Task brief |
Copy out, from the entries below, each line holding the string "global".

Supplied material |
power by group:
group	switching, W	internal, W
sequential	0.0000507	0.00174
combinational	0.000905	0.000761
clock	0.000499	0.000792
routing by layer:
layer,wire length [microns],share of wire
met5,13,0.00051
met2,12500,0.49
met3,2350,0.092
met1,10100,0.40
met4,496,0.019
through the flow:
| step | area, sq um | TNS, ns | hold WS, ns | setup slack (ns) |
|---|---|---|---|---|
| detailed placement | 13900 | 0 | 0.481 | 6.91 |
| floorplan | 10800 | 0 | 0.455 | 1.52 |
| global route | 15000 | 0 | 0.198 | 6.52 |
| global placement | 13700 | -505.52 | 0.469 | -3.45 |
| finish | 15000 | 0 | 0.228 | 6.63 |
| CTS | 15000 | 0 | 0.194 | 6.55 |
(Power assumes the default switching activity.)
`src/rtl/rscev_pkg.sv`:
```
// Shared constants, codes and types of the routing step cost evaluator.
package rscev_pkg;

	// Penalty table geometry.
	localparam int TABLE_ENTRIES = 64;
	localparam int TBL_AW        = $clog2(TABLE_ENTRIES);

	// Field widths.
	localparam int COST_W   = 64;
	localparam int USED_W   = 7;
	localparam int SLOT_W   = 6;
	localparam int LAYER_W  = 8;
	localparam int COORD_W  = 32;
	localparam int EDIR_W   = 2;
	localparam int SDIR_W   = 3;
	localparam int PDIR_W   = 4;
	localparam int CFG_IW   = 3;

	// Five terms of at most 64 bits each fit in 67 bits without loss.
	localparam int ACC_W    = COST_W + 3;

	// Base cost, base surcharge, turn cost and turn surcharge.
	localparam int TERM_W   = 3;
	localparam logic [TERM_W-1:0] TERM_COUNT = TERM_W'(4);

	localparam logic [PDIR_W-1:0] NO_PRIOR_DIR = PDIR_W'(8);

	// Item operation codes.
	localparam logic OP_WRITE = 1'b0;
	localparam logic OP_QUERY = 1'b1;

	// Configuration register indexes.
	localparam logic [CFG_IW-1:0] CFG_ORTH_COST    = CFG_IW'(0);
	localparam logic [CFG_IW-1:0] CFG_DIAG_COST    = CFG_IW'(1);
	localparam logic [CFG_IW-1:0] CFG_TURN_COST    = CFG_IW'(2);
	localparam logic [CFG_IW-1:0] CFG_ORTH_EXTRA   = CFG_IW'(3);
	localparam logic [CFG_IW-1:0] CFG_DIAG_EXTRA   = CFG_IW'(4);
	localparam logic [CFG_IW-1:0] CFG_TURN_EXTRA   = CFG_IW'(5);
	localparam logic [CFG_IW-1:0] CFG_ENTRIES_USED = CFG_IW'(6);

	// Work queue between the front and the back.
	localparam int QUEUE_DEPTH = 2;
	localparam int QPTR_W      = $clog2(QUEUE_DEPTH);
	localparam int QCNT_W      = $clog2(QUEUE_DEPTH + 1);

	typedef struct packed {
		logic [LAYER_W-1:0]        layer;
		logic signed [COORD_W-1:0] col;
		logic signed [COORD_W-1:0] row;
		logic [EDIR_W-1:0]         dir;
	} key_t;

	typedef struct packed {
		key_t              key;
		logic [COST_W-1:0] penalty;
	} entry_t;

	// One classified item as it waits in the queue.
	typedef struct packed {
		logic              op;
		logic [SLOT_W-1:0] slot;
		key_t              key;
		logic              diag;
		logic              turn;
		logic [COST_W-1:0] penalty;
	} item_t;

	typedef struct packed {
		logic [COST_W-1:0] orth_cost;
		logic [COST_W-1:0] diag_cost;
		logic [COST_W-1:0] turn_cost;
		logic [COST_W-1:0] orth_extra;
		logic [COST_W-1:0] diag_extra;
		logic [COST_W-1:0] turn_extra;
		logic [USED_W-1:0] entries_used;
	} cost_cfg_t;

	typedef struct packed {
		logic idle;
		logic in_scan;
	} bk_status_t;

endpackage

```
`src/rtl/rscev_front.sv`:
```
// Front end: accepts command beats and classifies them for the back end.
module rscev_front (
	input  logic                          start,
	output logic                          busy,
	input  logic                          op,
	input  logic [rscev_pkg::SLOT_W-1:0]  slot,
	input  logic [rscev_pkg::LAYER_W-1:0] layer_id,
	input  logic signed [rscev_pkg::COORD_W-1:0] lattice_col,
	input  logic signed [rscev_pkg::COORD_W-1:0] lattice_row,
	input  logic [rscev_pkg::EDIR_W-1:0]  edge_dir,
	input  logic [rscev_pkg::SDIR_W-1:0]  step_dir,
	input  logic [rscev_pkg::PDIR_W-1:0]  prior_dir,
	input  logic [rscev_pkg::COST_W-1:0]  penalty_value,
	input  logic                          queue_full,
	output logic                          push,
	output rscev_pkg::item_t              push_item
);
	import rscev_pkg::*;

	assign busy = queue_full;
	assign push = start && !queue_full;

	always_comb begin
		push_item.op        = op;
		push_item.slot      = slot;
		push_item.key.layer = layer_id;
		push_item.key.col   = lattice_col;
		push_item.key.row   = lattice_row;
		push_item.key.dir   = edge_dir;
		// Odd move codes are the diagonals.
		push_item.diag      = step_dir[0];
		// Any given incoming direction other than the move itself is a bend.
		push_item.turn      = (prior_dir != NO_PRIOR_DIR) &&
		                      (prior_dir != {1'b0, step_dir});
		push_item.penalty   = penalty_value;
	end

endmodule

```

Written response |
| global route | 15000 | 0 | 0.198 | 6.52 |
| global placement | 13700 | -505.52 | 0.469 | -3.45 |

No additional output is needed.